== Segment start ==
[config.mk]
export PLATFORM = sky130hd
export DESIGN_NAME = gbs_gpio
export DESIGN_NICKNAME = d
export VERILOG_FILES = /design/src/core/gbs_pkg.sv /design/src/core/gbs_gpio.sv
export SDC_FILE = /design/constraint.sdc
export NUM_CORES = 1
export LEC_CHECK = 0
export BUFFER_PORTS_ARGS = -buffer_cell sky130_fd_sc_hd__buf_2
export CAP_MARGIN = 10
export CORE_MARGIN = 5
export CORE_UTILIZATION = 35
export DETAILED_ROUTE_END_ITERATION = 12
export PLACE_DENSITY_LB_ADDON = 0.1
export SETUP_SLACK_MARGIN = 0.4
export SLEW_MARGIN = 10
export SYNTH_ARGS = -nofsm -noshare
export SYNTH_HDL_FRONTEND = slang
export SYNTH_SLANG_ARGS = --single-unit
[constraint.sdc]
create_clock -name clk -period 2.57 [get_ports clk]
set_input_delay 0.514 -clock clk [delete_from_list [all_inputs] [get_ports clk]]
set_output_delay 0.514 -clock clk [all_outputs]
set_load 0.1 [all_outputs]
== Segment end ==
== Segment start ==
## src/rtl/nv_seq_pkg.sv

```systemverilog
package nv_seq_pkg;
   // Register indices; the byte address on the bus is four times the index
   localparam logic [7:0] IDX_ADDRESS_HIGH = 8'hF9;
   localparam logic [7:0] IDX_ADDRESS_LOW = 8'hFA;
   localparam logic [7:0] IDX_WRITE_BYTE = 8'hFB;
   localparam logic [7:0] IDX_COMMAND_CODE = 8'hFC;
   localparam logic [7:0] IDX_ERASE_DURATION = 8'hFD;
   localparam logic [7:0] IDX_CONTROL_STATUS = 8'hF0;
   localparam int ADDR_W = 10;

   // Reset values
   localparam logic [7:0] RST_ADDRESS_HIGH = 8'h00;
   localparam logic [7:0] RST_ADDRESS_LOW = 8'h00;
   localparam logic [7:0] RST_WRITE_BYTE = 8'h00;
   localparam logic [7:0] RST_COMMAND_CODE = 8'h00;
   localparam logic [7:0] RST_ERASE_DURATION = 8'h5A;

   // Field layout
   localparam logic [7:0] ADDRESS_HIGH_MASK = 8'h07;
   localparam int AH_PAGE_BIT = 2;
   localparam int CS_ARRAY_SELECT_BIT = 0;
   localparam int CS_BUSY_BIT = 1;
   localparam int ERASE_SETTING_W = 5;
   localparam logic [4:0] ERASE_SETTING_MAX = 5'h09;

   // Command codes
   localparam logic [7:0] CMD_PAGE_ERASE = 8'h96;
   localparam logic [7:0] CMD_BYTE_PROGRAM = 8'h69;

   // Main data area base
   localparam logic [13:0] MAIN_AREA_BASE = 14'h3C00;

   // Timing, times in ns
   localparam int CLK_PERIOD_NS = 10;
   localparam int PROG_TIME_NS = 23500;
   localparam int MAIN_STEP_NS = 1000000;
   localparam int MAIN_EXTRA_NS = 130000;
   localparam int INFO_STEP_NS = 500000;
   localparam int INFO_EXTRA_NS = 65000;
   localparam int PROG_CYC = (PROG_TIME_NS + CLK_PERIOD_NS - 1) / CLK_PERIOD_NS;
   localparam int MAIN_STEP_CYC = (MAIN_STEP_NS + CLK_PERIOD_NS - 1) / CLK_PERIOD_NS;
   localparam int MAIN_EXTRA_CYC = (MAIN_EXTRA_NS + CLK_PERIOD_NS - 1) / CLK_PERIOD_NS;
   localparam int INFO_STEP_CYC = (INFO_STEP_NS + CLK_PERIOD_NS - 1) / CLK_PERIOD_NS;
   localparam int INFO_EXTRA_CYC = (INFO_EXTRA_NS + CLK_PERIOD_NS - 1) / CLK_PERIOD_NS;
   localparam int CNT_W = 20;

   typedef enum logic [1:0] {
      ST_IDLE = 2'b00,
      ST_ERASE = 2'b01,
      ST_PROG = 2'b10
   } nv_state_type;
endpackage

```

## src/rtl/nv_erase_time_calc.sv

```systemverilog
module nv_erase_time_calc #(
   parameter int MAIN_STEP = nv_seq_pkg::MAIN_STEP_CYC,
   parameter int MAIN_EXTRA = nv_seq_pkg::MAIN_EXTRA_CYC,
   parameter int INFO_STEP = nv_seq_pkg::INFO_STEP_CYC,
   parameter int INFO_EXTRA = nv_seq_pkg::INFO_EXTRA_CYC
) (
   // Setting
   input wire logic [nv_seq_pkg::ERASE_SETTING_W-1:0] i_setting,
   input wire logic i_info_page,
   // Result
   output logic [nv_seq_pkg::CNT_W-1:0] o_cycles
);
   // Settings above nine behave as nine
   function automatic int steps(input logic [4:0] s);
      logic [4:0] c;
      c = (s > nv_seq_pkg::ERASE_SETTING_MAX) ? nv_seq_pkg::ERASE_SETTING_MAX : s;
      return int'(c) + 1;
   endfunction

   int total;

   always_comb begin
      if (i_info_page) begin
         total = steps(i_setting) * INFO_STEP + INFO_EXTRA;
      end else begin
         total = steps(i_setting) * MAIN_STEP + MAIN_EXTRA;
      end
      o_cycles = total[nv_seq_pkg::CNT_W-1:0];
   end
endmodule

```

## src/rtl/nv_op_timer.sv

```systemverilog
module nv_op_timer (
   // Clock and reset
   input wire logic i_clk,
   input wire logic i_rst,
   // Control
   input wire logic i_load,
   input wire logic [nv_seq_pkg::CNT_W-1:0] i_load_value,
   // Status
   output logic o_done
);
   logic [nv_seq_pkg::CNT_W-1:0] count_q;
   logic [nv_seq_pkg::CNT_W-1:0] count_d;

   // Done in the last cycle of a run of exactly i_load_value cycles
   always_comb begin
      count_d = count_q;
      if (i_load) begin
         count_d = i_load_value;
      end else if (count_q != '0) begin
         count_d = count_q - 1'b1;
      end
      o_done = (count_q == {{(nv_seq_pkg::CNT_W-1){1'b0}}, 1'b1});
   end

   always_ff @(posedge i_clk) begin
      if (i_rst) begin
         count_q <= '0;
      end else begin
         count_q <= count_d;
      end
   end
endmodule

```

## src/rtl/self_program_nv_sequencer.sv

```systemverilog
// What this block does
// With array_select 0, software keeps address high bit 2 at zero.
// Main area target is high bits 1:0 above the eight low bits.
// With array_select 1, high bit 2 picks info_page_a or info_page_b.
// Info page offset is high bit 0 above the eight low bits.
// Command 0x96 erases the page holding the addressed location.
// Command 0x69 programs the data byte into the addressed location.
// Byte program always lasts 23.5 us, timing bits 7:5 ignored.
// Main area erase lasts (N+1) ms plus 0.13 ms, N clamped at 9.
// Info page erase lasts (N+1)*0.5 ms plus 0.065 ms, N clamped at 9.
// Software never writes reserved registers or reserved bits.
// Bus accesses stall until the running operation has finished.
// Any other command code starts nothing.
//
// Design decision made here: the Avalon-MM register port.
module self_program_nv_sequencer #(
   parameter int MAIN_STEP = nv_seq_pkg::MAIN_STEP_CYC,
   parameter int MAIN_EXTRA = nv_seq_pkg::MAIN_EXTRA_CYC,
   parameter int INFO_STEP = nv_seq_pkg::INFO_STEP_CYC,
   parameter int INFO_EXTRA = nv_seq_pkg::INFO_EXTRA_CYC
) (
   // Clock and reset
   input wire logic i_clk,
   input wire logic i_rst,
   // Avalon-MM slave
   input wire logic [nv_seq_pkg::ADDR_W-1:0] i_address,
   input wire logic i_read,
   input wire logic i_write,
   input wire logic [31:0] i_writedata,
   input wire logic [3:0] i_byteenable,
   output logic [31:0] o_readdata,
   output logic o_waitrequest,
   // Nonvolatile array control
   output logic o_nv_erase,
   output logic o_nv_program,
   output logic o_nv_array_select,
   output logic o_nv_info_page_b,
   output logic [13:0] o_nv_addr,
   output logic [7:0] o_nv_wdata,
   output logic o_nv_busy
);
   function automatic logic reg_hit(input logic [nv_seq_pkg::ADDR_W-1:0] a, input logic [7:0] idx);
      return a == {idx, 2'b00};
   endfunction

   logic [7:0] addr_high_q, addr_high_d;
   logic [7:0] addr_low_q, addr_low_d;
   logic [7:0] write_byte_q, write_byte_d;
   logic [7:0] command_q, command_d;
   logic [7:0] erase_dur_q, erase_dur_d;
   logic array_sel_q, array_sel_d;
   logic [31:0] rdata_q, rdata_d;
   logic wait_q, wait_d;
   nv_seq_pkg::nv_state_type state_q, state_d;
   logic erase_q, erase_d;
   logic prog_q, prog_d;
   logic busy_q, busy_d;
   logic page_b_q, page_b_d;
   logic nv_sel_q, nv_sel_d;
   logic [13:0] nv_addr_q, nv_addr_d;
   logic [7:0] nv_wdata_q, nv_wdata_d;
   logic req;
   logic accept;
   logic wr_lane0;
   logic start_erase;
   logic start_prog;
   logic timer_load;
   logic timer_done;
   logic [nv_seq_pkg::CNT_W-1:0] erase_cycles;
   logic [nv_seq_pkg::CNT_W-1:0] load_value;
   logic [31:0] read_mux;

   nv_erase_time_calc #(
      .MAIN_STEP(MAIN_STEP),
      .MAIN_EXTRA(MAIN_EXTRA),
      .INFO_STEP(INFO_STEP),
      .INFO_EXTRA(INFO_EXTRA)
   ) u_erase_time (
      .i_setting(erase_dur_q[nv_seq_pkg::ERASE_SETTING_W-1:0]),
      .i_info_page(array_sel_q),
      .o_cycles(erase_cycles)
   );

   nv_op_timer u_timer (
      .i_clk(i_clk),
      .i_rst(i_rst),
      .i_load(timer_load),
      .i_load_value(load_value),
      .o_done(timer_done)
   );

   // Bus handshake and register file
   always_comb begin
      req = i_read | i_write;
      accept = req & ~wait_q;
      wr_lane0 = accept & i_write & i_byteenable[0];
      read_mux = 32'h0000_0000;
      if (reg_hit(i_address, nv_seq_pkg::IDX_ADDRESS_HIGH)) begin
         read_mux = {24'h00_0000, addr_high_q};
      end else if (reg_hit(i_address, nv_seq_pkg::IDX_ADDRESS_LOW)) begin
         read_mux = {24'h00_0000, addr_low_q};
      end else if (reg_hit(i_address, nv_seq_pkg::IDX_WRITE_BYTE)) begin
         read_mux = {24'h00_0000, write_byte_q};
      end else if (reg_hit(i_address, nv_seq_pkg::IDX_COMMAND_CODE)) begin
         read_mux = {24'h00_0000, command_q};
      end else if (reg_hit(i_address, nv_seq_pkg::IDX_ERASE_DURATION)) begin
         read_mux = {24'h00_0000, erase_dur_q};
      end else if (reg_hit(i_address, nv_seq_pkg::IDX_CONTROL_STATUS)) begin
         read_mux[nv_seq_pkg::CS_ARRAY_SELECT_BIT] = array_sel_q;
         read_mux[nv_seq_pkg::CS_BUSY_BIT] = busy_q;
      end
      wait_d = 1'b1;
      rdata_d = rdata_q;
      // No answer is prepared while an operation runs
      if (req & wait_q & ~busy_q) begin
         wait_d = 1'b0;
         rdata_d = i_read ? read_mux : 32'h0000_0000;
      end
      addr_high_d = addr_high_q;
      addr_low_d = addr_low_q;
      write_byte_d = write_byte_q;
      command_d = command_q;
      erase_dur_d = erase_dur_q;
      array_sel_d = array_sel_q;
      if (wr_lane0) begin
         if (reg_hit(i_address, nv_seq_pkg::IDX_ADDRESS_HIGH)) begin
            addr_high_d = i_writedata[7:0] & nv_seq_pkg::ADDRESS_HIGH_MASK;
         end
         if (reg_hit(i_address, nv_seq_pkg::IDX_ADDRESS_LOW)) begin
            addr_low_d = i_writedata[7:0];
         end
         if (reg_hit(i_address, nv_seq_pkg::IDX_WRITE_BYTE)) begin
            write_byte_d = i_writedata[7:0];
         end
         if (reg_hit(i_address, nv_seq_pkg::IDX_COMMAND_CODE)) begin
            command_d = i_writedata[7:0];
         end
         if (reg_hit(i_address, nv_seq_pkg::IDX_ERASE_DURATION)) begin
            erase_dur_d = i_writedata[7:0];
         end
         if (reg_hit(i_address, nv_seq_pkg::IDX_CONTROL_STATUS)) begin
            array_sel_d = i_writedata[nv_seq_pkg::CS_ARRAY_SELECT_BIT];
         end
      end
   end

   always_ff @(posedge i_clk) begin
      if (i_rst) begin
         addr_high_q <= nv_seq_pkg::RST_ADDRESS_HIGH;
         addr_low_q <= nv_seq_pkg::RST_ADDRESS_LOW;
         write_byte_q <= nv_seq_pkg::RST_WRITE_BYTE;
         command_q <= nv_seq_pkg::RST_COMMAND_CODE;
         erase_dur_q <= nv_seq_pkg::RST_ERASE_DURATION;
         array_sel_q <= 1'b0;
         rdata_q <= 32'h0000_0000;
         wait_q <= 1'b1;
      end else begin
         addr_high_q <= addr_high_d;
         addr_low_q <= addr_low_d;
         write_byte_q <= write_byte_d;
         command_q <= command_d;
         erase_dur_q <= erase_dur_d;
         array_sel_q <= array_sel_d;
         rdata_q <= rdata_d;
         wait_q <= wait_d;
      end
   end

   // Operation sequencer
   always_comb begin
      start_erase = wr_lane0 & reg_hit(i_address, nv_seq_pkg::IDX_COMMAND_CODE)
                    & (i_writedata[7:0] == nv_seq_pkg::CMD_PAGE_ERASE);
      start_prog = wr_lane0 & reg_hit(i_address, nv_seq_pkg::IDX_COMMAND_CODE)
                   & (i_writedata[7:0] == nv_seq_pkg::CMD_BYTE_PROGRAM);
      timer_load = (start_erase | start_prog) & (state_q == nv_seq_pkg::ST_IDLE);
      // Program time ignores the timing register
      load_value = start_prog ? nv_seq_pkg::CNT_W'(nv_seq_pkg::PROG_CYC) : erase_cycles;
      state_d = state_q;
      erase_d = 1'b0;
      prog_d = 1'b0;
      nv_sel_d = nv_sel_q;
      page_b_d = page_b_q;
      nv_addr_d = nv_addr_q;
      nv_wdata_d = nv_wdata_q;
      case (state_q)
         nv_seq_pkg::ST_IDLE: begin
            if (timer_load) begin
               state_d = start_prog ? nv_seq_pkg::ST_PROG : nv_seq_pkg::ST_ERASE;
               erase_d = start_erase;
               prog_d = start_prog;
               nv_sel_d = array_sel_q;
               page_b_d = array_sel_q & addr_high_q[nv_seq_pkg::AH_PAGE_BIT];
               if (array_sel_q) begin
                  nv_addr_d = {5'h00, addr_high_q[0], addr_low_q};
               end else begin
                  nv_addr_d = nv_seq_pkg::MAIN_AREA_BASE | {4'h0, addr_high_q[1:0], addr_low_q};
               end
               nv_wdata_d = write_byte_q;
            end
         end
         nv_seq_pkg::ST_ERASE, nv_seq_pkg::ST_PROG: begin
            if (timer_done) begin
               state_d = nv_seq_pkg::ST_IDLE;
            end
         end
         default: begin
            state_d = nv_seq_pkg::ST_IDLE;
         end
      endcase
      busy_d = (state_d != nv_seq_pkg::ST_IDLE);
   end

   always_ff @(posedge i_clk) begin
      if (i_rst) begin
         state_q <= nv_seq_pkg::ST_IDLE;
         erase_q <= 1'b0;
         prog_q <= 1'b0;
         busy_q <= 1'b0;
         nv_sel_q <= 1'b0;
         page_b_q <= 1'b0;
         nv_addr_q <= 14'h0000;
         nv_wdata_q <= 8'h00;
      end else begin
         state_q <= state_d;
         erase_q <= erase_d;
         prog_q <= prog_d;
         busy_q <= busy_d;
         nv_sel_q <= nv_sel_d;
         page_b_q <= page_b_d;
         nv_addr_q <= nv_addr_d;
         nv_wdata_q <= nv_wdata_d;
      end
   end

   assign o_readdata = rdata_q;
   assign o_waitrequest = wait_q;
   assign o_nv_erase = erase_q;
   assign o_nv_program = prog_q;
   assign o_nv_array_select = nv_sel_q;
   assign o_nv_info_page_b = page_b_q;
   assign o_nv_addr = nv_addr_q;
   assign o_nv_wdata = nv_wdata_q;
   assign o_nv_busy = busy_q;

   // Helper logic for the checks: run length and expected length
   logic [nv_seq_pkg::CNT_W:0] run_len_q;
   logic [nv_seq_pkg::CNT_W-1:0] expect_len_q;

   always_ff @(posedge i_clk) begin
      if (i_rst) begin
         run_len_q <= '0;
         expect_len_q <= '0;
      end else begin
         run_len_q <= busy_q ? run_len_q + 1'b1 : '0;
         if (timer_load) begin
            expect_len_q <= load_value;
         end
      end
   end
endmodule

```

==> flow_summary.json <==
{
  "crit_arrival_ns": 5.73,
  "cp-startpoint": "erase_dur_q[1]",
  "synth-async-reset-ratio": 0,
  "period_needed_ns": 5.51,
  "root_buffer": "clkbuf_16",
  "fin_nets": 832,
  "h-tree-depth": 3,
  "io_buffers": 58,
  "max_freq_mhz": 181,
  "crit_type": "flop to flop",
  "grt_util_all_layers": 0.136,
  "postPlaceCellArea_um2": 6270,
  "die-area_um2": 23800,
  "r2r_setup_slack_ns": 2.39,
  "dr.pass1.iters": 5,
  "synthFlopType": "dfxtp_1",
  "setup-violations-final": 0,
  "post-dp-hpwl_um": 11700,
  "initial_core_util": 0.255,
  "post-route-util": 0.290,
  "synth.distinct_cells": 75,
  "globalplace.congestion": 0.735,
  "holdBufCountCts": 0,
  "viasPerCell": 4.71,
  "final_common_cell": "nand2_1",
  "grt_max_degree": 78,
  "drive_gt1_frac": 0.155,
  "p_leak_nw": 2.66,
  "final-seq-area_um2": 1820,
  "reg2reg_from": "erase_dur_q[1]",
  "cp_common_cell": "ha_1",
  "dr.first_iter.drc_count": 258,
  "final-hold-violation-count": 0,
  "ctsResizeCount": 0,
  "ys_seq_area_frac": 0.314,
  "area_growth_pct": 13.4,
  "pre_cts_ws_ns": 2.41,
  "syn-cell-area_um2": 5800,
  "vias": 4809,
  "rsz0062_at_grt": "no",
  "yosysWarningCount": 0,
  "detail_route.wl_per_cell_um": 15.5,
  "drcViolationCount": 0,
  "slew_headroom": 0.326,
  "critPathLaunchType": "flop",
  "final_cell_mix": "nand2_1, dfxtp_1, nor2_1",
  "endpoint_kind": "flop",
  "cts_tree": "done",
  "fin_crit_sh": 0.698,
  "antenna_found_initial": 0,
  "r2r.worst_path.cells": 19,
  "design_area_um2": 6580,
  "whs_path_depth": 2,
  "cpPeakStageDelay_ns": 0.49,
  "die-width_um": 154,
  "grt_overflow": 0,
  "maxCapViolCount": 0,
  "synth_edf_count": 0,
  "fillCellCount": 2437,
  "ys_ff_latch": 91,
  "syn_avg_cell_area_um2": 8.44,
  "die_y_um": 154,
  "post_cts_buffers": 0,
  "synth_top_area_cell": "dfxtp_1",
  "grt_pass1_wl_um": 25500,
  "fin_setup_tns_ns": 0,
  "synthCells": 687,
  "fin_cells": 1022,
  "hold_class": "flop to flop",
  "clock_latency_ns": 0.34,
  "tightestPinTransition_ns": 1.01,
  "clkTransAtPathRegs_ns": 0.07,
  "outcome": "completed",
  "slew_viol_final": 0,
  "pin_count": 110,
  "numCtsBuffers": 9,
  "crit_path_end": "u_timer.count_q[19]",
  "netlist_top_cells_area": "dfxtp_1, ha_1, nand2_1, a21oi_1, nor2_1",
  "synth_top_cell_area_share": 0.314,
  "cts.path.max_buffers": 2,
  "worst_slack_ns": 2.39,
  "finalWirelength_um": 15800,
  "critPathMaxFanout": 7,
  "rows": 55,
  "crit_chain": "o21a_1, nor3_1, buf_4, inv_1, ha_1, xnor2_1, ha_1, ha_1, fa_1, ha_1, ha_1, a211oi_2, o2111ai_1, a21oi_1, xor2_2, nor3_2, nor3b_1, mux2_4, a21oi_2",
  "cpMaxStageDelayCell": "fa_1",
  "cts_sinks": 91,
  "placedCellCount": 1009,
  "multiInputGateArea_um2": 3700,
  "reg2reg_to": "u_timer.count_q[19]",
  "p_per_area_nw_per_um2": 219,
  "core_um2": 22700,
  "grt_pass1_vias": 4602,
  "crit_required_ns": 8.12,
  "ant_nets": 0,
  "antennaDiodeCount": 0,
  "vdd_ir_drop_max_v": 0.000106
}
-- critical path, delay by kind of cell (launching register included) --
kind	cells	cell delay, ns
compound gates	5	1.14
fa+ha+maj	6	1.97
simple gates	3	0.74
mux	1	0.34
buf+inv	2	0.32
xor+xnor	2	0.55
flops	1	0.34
== Segment end ==
* THE TASK:
Check the data for the word "total" and pull out the lines that have it.

* EXPECTED ANSWER:
   int total;
         total = steps(i_setting) * INFO_STEP + INFO_EXTRA;
         total = steps(i_setting) * MAIN_STEP + MAIN_EXTRA;
      o_cycles = total[nv_seq_pkg::CNT_W-1:0];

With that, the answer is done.